▸ **Task prompt**
Look for the string "period" in the material below. Copy every line where you find it.

▸ **Input**
++++++++++++++++++++

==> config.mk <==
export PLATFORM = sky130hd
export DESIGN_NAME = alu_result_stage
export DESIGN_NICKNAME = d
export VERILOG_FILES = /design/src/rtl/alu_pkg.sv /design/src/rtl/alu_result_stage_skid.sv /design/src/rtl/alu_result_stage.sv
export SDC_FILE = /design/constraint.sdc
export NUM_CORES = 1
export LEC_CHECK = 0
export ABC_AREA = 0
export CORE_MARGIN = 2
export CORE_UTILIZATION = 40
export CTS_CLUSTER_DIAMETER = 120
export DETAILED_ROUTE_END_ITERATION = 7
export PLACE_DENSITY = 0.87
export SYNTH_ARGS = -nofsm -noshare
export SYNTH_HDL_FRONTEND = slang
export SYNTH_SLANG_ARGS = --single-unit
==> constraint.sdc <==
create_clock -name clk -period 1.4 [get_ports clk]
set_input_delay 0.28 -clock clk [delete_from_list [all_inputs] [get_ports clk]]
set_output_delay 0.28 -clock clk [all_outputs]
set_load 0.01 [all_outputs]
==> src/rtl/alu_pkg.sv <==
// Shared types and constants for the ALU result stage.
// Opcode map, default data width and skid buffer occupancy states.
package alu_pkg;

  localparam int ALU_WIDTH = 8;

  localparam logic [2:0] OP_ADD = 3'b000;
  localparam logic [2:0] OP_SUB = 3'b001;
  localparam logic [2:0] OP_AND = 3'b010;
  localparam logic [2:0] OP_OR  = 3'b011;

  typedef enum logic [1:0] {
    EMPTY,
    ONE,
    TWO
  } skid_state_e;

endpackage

++++++++++++++++++++

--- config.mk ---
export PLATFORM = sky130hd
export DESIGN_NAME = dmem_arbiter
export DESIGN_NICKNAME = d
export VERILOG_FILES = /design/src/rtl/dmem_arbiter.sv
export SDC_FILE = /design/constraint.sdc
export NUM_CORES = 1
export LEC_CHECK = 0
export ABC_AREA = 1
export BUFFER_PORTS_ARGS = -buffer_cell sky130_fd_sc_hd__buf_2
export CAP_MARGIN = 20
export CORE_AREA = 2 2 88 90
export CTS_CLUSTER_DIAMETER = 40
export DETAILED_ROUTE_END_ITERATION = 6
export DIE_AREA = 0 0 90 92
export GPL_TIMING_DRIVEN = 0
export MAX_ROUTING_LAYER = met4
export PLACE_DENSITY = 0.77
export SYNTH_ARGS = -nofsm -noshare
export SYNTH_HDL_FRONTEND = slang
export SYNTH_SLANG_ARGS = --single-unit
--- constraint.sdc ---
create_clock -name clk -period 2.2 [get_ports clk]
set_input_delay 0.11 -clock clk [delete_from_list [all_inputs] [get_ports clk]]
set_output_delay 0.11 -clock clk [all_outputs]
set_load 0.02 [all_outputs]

++++++++++++++++++++

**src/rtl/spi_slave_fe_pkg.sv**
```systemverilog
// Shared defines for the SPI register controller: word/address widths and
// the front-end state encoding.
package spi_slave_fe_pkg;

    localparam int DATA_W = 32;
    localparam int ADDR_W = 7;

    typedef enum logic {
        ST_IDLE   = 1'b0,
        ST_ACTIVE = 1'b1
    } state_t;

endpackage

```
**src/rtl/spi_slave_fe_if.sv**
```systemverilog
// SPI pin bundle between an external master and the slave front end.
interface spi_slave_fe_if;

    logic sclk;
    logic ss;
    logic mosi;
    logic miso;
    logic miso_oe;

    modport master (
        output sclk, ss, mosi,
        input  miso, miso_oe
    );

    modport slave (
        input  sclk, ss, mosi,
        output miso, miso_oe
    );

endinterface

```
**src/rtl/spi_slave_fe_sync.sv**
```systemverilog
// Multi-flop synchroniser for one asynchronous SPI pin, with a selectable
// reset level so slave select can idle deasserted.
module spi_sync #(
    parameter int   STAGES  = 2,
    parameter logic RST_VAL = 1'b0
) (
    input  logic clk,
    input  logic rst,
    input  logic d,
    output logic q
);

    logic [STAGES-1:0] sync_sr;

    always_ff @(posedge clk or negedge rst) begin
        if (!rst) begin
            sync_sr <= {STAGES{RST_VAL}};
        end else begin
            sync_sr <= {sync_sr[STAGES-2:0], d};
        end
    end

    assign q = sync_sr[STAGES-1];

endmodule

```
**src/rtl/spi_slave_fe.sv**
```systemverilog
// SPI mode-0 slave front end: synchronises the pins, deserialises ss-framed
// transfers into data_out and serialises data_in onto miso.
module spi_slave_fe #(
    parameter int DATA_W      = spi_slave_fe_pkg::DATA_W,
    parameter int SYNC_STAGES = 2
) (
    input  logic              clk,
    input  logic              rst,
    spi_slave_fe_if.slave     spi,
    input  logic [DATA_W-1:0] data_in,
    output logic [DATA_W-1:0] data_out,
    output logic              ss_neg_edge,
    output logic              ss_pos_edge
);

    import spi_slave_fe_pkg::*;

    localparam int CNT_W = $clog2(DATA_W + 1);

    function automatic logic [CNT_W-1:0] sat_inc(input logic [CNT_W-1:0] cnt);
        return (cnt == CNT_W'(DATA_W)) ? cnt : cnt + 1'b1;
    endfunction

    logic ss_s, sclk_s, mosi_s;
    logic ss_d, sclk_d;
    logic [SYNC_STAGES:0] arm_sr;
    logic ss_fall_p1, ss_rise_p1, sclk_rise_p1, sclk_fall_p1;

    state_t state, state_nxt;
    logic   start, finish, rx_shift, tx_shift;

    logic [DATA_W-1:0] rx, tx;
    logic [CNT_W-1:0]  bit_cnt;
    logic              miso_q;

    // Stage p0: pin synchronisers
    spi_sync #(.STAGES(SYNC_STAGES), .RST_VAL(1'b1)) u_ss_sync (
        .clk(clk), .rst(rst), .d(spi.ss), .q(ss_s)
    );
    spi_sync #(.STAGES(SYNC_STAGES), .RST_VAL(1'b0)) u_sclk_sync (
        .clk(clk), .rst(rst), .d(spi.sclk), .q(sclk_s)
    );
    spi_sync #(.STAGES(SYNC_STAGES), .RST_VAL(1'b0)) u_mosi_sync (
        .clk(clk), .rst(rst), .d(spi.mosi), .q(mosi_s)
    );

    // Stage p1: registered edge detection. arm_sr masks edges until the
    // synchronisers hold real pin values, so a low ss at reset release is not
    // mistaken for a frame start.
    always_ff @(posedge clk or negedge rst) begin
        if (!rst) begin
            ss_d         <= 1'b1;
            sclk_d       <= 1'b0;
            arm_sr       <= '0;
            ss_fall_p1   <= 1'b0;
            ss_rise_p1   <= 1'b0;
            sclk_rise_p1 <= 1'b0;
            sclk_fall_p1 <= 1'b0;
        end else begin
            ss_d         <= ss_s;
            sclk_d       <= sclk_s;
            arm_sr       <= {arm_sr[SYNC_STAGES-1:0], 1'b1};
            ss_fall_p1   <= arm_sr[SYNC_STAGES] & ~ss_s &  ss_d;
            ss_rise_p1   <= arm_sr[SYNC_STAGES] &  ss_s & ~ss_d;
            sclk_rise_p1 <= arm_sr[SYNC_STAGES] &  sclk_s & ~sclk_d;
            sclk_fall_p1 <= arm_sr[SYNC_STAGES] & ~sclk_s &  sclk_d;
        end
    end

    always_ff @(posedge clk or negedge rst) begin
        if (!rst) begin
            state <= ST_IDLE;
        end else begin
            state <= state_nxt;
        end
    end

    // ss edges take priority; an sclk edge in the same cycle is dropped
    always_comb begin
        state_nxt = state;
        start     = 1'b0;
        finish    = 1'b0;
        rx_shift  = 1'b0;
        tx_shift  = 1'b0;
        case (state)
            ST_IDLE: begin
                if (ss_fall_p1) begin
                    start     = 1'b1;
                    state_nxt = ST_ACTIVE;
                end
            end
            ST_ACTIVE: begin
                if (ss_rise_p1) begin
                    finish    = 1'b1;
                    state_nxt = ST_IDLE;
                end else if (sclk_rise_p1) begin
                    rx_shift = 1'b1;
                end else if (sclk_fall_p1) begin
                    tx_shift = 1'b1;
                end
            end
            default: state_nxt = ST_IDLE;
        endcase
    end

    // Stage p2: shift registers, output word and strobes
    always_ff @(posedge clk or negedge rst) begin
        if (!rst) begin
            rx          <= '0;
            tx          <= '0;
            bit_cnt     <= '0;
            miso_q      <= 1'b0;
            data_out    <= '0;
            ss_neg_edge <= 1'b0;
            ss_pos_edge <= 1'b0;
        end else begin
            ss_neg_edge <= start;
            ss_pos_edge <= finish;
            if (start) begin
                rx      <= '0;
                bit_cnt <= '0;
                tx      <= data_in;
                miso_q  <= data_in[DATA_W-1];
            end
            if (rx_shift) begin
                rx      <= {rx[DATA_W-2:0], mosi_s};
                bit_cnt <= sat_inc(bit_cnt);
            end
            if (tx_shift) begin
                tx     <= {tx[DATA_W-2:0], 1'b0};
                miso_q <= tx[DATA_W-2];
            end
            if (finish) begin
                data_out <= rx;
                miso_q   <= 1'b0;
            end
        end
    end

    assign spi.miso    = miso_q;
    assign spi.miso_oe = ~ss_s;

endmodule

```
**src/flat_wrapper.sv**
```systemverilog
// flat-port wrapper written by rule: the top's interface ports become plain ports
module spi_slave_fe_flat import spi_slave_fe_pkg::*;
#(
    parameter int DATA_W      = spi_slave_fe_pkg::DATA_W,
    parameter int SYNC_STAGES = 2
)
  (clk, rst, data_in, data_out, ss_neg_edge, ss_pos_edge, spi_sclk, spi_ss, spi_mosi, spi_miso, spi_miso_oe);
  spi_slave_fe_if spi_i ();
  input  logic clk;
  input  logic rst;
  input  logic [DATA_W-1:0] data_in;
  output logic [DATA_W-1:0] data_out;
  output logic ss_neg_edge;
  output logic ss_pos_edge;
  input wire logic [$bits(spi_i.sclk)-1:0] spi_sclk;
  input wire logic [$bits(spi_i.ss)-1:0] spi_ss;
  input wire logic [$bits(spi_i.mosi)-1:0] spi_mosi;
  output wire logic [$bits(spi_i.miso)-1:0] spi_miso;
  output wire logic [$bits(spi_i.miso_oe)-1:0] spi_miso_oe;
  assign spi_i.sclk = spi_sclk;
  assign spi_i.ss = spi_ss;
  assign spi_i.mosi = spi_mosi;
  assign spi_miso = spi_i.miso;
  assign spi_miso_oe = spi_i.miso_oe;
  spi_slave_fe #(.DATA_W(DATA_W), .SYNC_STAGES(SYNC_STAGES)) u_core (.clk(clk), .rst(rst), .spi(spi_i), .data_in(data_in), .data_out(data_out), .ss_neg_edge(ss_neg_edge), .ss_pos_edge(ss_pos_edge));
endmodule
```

++++++++++++++++++++

▸ **Response area**
create_clock -name clk -period 1.4 [get_ports clk]
create_clock -name clk -period 2.2 [get_ports clk]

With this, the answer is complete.